Основа всего этого — глубокое религиозное чувство. Оно и в Азии слабеет, но уцелело еще гораздо сильнее, нежели в современной Европе. Европеец без религии — существо несчастное, но еще способное заботиться и действовать. Азиатцу религия так сродна и необходима, что, утратив ее, он опускает руки; он нравственно умер; при малейших поступках и случаях вседневной жизни имя Божие в устах мусульманина. Скажите ему: из вашего дома прелестный вид; он отвечает: «машалла! слава богу!» — поедете ли завтра гулять? «иншалла! если угодно Богу». На фонтанах, публичных зданиях, частных домах, написаны стихи корана или заветные эпитеты божества. Ничто лучше не [42] выражает восточной веры в Его всемогущество, в ничтожность пред Ним целой вселенной, как народное баснословие мусульман о скончании мира. «Прозвучит труба ангела смерти Израфила и умрут все люди, все пророки, все силы небесные; за ними умрет сам ангел смерти; Аллах один Собою будет наполнять пустынное пространство. Потом он своею волею воскресит умершие души, и положит суд между праведными и грешными». Эта дикая картина необъятного величия невольно напоминает аравийские необозримые степи, первую колыбель Магометова учения.

Вера в роковое предопределение была необходимым следствием мысли о превосходном величии Божества; присутствуя неотлучно в созерцательном духе азиатца, эта мысль как бы заслоняет для него житейские предметы и события. За всем окружающим он видит предвечную волю Божию, и человеческая воля пред нею ничто. Спросите мусульманина: за что же станут мучить грешников в аду, если им от века предопределено было грешить? он отвечает: «это известно Богу, но праведные не должны гордиться: добродетель не их заслуга, а милость Создателя».

Обыкновенно почитают прозелитизм, насильственное распространение веры, коренным и непреложным заветом исламизма. Это несправедливо. Дух завоеваний у Аравлян VII века объясняется многими посторонними причинами. Он был ободряем [43] политикою самого Магомета и его преемников. Коран во многих местах открыто проповедует веротерпимость. «Господь» — говорится там. — «Господь посылает мудрость и просвещение лишь тем, кого избрала его воля...» неверные пойдут в геенну... наложите на них дань... «но не вам исправлять их» и т. д.

Завоевав европейскую Турцию, мусульмане вовсе не заботились ни о распространении своей веры между побежденными, ни об искусственном истреблении чужой народности. Племена, вошедшие в состав оттоманской империи, сохранились почти все в первобытной целости.

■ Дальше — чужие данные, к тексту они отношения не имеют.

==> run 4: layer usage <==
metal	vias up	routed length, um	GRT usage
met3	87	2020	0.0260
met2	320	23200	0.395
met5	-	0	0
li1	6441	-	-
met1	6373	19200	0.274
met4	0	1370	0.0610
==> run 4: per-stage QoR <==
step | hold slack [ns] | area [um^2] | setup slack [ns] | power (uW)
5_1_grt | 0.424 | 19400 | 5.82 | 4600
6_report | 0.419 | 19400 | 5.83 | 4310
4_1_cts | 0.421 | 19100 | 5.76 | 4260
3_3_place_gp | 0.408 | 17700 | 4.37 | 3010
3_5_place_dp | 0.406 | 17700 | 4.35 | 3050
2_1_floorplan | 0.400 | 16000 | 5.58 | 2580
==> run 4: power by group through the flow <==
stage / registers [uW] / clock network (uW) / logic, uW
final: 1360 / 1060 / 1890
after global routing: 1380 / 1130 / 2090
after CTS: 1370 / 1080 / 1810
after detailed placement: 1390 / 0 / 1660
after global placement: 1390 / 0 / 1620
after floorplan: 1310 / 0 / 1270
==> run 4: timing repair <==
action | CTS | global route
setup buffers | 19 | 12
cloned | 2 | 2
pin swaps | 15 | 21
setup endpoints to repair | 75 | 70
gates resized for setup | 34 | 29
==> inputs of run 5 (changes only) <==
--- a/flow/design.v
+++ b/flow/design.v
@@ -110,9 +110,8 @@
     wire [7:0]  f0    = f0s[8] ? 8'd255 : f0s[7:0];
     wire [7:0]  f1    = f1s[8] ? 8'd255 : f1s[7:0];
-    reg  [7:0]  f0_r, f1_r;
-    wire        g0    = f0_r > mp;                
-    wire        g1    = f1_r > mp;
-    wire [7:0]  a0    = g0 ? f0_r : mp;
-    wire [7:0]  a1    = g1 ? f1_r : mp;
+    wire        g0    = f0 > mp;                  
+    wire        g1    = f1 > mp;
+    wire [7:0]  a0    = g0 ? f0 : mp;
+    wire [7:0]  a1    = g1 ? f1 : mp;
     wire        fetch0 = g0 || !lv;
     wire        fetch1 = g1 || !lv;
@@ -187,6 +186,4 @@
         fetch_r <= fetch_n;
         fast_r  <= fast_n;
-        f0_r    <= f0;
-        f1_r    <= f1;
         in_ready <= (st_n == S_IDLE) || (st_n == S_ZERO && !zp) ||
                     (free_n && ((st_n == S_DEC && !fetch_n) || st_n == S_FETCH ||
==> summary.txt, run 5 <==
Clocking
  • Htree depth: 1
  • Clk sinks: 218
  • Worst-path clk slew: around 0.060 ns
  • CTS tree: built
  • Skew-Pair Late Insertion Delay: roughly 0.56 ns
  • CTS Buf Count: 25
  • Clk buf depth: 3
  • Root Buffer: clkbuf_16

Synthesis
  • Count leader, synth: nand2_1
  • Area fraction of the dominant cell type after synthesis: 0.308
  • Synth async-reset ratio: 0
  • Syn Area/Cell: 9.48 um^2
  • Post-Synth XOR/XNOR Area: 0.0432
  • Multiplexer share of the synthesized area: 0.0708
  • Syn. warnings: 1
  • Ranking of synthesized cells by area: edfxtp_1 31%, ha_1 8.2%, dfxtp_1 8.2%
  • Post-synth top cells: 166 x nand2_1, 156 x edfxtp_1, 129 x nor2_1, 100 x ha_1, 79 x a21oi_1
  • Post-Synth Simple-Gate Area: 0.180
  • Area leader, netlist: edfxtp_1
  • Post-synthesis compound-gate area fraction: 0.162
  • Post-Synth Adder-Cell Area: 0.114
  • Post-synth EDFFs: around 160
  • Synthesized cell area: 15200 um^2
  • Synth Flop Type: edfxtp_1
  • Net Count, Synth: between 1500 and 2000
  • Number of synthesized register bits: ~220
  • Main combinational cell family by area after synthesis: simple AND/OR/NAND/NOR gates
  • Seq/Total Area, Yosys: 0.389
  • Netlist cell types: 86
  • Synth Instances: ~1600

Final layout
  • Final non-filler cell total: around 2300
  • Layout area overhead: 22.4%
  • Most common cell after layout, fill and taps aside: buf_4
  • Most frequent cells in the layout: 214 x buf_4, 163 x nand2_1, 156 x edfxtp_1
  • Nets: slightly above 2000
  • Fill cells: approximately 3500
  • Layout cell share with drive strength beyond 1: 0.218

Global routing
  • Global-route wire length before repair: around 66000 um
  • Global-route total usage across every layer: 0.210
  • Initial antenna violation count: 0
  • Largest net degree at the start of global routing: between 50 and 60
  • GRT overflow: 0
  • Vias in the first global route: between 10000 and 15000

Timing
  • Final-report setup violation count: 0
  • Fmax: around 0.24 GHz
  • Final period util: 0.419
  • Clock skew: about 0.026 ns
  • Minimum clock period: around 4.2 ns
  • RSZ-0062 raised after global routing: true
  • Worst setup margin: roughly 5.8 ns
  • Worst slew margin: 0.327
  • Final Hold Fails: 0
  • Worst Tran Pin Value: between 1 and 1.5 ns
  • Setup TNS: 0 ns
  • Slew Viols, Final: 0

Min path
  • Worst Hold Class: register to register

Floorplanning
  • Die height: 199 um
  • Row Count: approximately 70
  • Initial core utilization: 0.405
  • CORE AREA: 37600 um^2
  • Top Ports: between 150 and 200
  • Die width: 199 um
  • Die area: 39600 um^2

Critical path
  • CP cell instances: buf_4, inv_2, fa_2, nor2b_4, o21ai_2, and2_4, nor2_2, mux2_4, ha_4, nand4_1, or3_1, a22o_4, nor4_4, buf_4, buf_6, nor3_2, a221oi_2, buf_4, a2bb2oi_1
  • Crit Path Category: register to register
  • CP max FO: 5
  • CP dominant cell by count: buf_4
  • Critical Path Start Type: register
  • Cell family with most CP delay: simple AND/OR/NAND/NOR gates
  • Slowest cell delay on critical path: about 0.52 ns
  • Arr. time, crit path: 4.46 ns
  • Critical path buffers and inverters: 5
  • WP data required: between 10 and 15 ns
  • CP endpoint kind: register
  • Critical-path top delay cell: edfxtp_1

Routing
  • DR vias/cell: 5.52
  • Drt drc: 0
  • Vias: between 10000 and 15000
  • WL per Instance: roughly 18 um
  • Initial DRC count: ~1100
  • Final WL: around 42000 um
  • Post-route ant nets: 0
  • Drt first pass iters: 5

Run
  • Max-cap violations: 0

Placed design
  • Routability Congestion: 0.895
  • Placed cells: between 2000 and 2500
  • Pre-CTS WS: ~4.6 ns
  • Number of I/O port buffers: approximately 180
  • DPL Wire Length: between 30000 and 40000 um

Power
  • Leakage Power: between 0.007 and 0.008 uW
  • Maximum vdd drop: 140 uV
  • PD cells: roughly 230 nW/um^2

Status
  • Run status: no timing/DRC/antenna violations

Иго завоевания облегло их только снаружи ледяною корою; стоит её снять, и они найдутся невредимыми в том виде, в каком заморожены. Очень редко отступники, принявшие исламизм в зрелых летах, пользовались у Турков уважением. Замечательно, что из числа христианских народов, перешли в магометанство не Греки, всех тяжеле порабощенные, а Босняки и Арнауты, сберегшие доныне дикую независимость. Когда мусульманин родился от христианки, он не только обязан ей сыновним почтением, но должен на плечах нести ее до церкви, если она этого требует и её ноги подкосились от лет или недуга. Так велит изустный закон, уважаемый между Турками. «Пусть каждый остается при своем убеждении»: вот коренное правило турецкой политики. Лет сто тому назад, восточно-армянский священник Дер–Комидас казнен [44] в Константинополе по доносу, что перешел в латинское исповедание и старался обращать других туда же. Римская церковь причислила Комидаса к лику мучеников; он похоронен недалеко от семи башен, близ известного греческой церкви живописного источника; о его могиле рассказывают много чудес, которым верят сами Турки. Они уважают и многих святых православной церкви; последний мусульманин знает дни св. Георгия, Иоанна Крестителя и Димитрия, по которым, во всей европейской Турции распределены подати и сельские работы. В опасных болезнях, знатнейшие турецкие вельможи иногда требуют помощи христианских священников, и зовут их молиться за себя вместе с имамами.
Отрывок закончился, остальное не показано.